Copyright: The intellectual property contained in all UU sermons belongs exclusively to the people who created them. If you wish to quote from this sermon, please ask the permission of the author first.

Meditation:

who can say, “i am free, i have purified my great heart?”

there are none on earth. there are none on earth.

a new heart i will give, not stone, but one that frees.

a new heart i will give, and one that frees.

 

may this day make us strong like a tree of life with good fruit.

bless us now, amen. bless us now, amen.

may we now forgive, atone that we may live,

may we now forgive, that we may live.

 

 

yes, a new heart

a new way to start the day

to share the joy

let go of sorrow

welcome the grief

celebrate the love

learn to ebb and flow

to bend and weave with the passage of time.

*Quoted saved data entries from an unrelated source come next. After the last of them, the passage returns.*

==> src/rtl/mem_bus_fsm.sv <==
// rtl/mem_bus_fsm.sv - Bus access sequencer: IDLE/BUSY/DONE, ack timeout, registered bus outputs
module mem_bus_fsm
    import mem_lsu_pkg::*;
#(
    parameter int ACK_TIMEOUT = 16,
    parameter int AW          = 32
) (
    input  logic          clk,
    input  logic          clr,
    input  logic          start,
    input  logic          req_we,
    input  logic [AW-1:0] req_addr,
    input  logic [3:0]    req_sel,
    input  logic [31:0]   req_wdata,
    input  logic          bus_ack,
    input  logic [31:0]   bus_rdata,
    output lsu_state_e    state,
    output logic [31:0]   rdata,
    output logic          bus_req,
    output logic          bus_we,
    output logic [AW-1:0] bus_addr,
    output logic [3:0]    bus_sel,
    output logic [31:0]   bus_wdata,
    output logic          bus_err
);

    localparam int CW = $clog2(ACK_TIMEOUT + 1);
    localparam logic [CW-1:0] CNT_LAST = CW'(ACK_TIMEOUT - 1);

    lsu_state_e    state_q, state_d;
    logic [CW-1:0] cnt_q, cnt_d;
    logic          req_q, req_d, we_q, we_d, err_q, err_d;
    logic [AW-1:0] addr_q, addr_d;
    logic [3:0]    sel_q, sel_d;
    logic [31:0]   wdata_q, wdata_d, rdata_q, rdata_d;

    always_comb begin
        state_d = state_q;
        cnt_d   = cnt_q;
        req_d   = req_q;
        we_d    = we_q;
        addr_d  = addr_q;
        sel_d   = sel_q;
        wdata_d = wdata_q;
        rdata_d = rdata_q;
        err_d   = 1'b0;
        case (state_q)
            ST_IDLE: if (start) begin
                state_d = ST_BUSY;
                cnt_d   = '0;
                req_d   = 1'b1;
                we_d    = req_we;
                addr_d  = req_addr;
                sel_d   = req_sel;
                wdata_d = req_wdata;
            end
            ST_BUSY: begin
                cnt_d = cnt_q + 1'b1;
                // An ack arriving on the final allowed cycle still completes normally.
                if (bus_ack) begin
                    rdata_d = bus_rdata;
                    req_d   = 1'b0;
                    cnt_d   = '0;
                    state_d = ST_DONE;
                end else if (cnt_q == CNT_LAST) begin
                    rdata_d = '0;
                    req_d   = 1'b0;
                    err_d   = 1'b1;
                    cnt_d   = '0;
                    state_d = ST_DONE;
                end
            end
            ST_DONE: state_d = ST_IDLE;
            default: state_d = ST_IDLE;
        endcase
    end

    always_ff @(posedge clk) begin
        if (clr) begin
            state_q <= ST_IDLE;
            cnt_q   <= '0;
            req_q   <= 1'b0;
            we_q    <= 1'b0;
            err_q   <= 1'b0;
            addr_q  <= '0;
            sel_q   <= '0;
            wdata_q <= '0;
            rdata_q <= '0;
        end else begin
            state_q <= state_d;
            cnt_q   <= cnt_d;
            req_q   <= req_d;
            we_q    <= we_d;
            err_q   <= err_d;
            addr_q  <= addr_d;
            sel_q   <= sel_d;
            wdata_q <= wdata_d;
            rdata_q <= rdata_d;
        end
    end

    assign state     = state_q;
    assign rdata     = rdata_q;
    assign bus_req   = req_q;
    assign bus_we    = we_q;
    assign bus_addr  = addr_q;
    assign bus_sel   = sel_q;
    assign bus_wdata = wdata_q;
    assign bus_err   = err_q;

endmodule

==> src/rtl/mem_lsu.sv <==
// rtl/mem_lsu.sv - MEM stage load/store unit, big-endian lanes; MEM_ALIGN_CHK_EN adds alignment exceptions
module mem_lsu #(
    parameter int ACK_TIMEOUT = 16,
    parameter int AW          = 32
) (
    input  logic          clk,
    input  logic          clr,
    input  logic [4:0]    mem_wd,
    input  logic          mem_wreg,
    input  logic [31:0]   mem_wdata,
    input  logic [31:0]   mem_hi,
    input  logic [31:0]   mem_lo,
    input  logic          mem_whilo,
    input  logic [7:0]    mem_aluop,
    input  logic [31:0]   mem_mem_addr,
    input  logic [31:0]   mem_reg2,
    output logic [4:0]    wb_wd,
    output logic          wb_wreg,
    output logic [31:0]   wb_wdata,
    output logic [31:0]   wb_hi,
    output logic [31:0]   wb_lo,
    output logic          wb_whilo,
    output logic          stallreq,
`ifdef MEM_ALIGN_CHK_EN
    output logic          excp_adel,
    output logic          excp_ades,
`endif
    output logic          bus_req,
    output logic          bus_we,
    output logic [AW-1:0] bus_addr,
    output logic [3:0]    bus_sel,
    output logic [31:0]   bus_wdata,
    input  logic [31:0]   bus_rdata,
    input  logic          bus_ack,
    output logic          bus_err
);
    import mem_lsu_pkg::*;

    lsu_state_e  state;
    logic [31:0] rdata, st_data, ld_data;
    logic [3:0]  sel;
    logic [7:0]  ld_byte;
    logic [15:0] ld_half;
    logic        is_st, is_mem, align_bad, start;

    assign is_st  = is_store_op(mem_aluop);
    assign is_mem = is_load_op(mem_aluop) | is_st;

    always_comb begin
        sel     = 4'b0000;
        st_data = mem_reg2;
        case (mem_aluop)
            EXE_LB_OP, EXE_LBU_OP, EXE_SB_OP: begin
                sel     = 4'b1000 >> mem_mem_addr[1:0];
                st_data = {4{mem_reg2[7:0]}};
            end
            EXE_LH_OP, EXE_LHU_OP, EXE_SH_OP: begin
                sel     = mem_mem_addr[1] ? 4'b0011 : 4'b1100;
                st_data = {2{mem_reg2[15:0]}};
            end
            EXE_LW_OP, EXE_SW_OP: sel = 4'b1111;
            default: ;
        endcase
    end

    always_comb begin
        case (mem_mem_addr[1:0])
            2'd0:    ld_byte = rdata[31:24];
            2'd1:    ld_byte = rdata[23:16];
            2'd2:    ld_byte = rdata[15:8];
            default: ld_byte = rdata[7:0];
        endcase
        ld_half = mem_mem_addr[1] ? rdata[15:0] : rdata[31:16];
        case (mem_aluop)
            EXE_LB_OP:  ld_data = {{24{ld_byte[7]}}, ld_byte};
            EXE_LBU_OP: ld_data = {24'd0, ld_byte};
            EXE_LH_OP:  ld_data = {{16{ld_half[15]}}, ld_half};
            EXE_LHU_OP: ld_data = {16'd0, ld_half};
            EXE_LW_OP:  ld_data = rdata;
            default:    ld_data = mem_wdata;
        endcase
    end

`ifdef MEM_ALIGN_CHK_EN
    always_comb begin
        excp_adel = 1'b0;
        excp_ades = 1'b0;
        if (state == ST_IDLE) begin
            case (mem_aluop)
                EXE_LH_OP, EXE_LHU_OP: excp_adel = mem_mem_addr[0];
                EXE_LW_OP:             excp_adel = |mem_mem_addr[1:0];
                EXE_SH_OP:             excp_ades = mem_mem_addr[0];
                EXE_SW_OP:             excp_ades = |mem_mem_addr[1:0];
                default: ;
            endcase
        end
    end
    assign align_bad = excp_adel | excp_ades;
`else
    assign align_bad = 1'b0;
`endif

    // DONE is the single cycle the held instruction is allowed to retire.
    assign stallreq = is_mem & ~align_bad & (state != ST_DONE);
    assign start    = is_mem & ~align_bad & (state == ST_IDLE);

    always_comb begin
        wb_wd    = mem_wd;
        wb_hi    = mem_hi;
        wb_lo    = mem_lo;
        wb_wreg  = mem_wreg;
        wb_whilo = mem_whilo;
        wb_wdata = mem_wdata;
        if (is_mem) begin
            wb_wdata = ld_data;
            if (is_st || align_bad) wb_wreg = WRITE_DISABLE;
        end
        if (stallreq) begin
            wb_wreg  = WRITE_DISABLE;
            wb_whilo = WRITE_DISABLE;
        end
    end

    mem_bus_fsm #(
        .ACK_TIMEOUT(ACK_TIMEOUT),
        .AW         (AW)
    ) u_fsm (
        .clk       (clk),
        .clr       (clr),
        .start     (start),
        .req_we    (is_st),
        .req_addr  ({mem_mem_addr[AW-1:2], 2'b00}),
        .req_sel   (sel),
        .req_wdata (st_data),
        .bus_ack   (bus_ack),
        .bus_rdata (bus_rdata),
        .state     (state),
        .rdata     (rdata),
        .bus_req   (bus_req),
        .bus_we    (bus_we),
        .bus_addr  (bus_addr),
        .bus_sel   (bus_sel),
        .bus_wdata (bus_wdata),
        .bus_err   (bus_err)
    );

endmodule

==> config.mk <==
export PLATFORM = sky130hd
export DESIGN_NAME = mem_lsu
export DESIGN_NICKNAME = d
export VERILOG_FILES = /design/src/rtl/mem_lsu_pkg.sv /design/src/rtl/mem_bus_fsm.sv /design/src/rtl/mem_lsu.sv
export SDC_FILE = /design/constraint.sdc
export NUM_CORES = 1
export LEC_CHECK = 0
export CAP_MARGIN = 20
export CORE_MARGIN = 4
export CORE_UTILIZATION = 30
export CTS_CLUSTER_SIZE = 16
export DETAILED_ROUTE_END_ITERATION = 7
export PLACE_DENSITY = 0.68
export SLEW_MARGIN = 10
export SYNTH_ARGS = -nofsm -noshare
export SYNTH_HDL_FRONTEND = slang
export SYNTH_SLANG_ARGS = --single-unit
==> constraint.sdc <==
create_clock -name clk -period 4.11 [get_ports clk]
set_input_delay 1.233 -clock clk [delete_from_list [all_inputs] [get_ports clk]]
set_output_delay 1.233 -clock clk [all_outputs]
set_load 0.02 [all_outputs]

to be like the trees that stand so tall

yet retreat inward to know themselves

to store their goodness up for a new year

who shelter us in summer

whose starkness stands bold

upon the sky in winter.

 

turning from the light of day

to the shelter of longer nights

learning to soak up nourishment

from roots buried deep in the so

so deep that none know where they come from.

 

this, this is what it means to be a religious people.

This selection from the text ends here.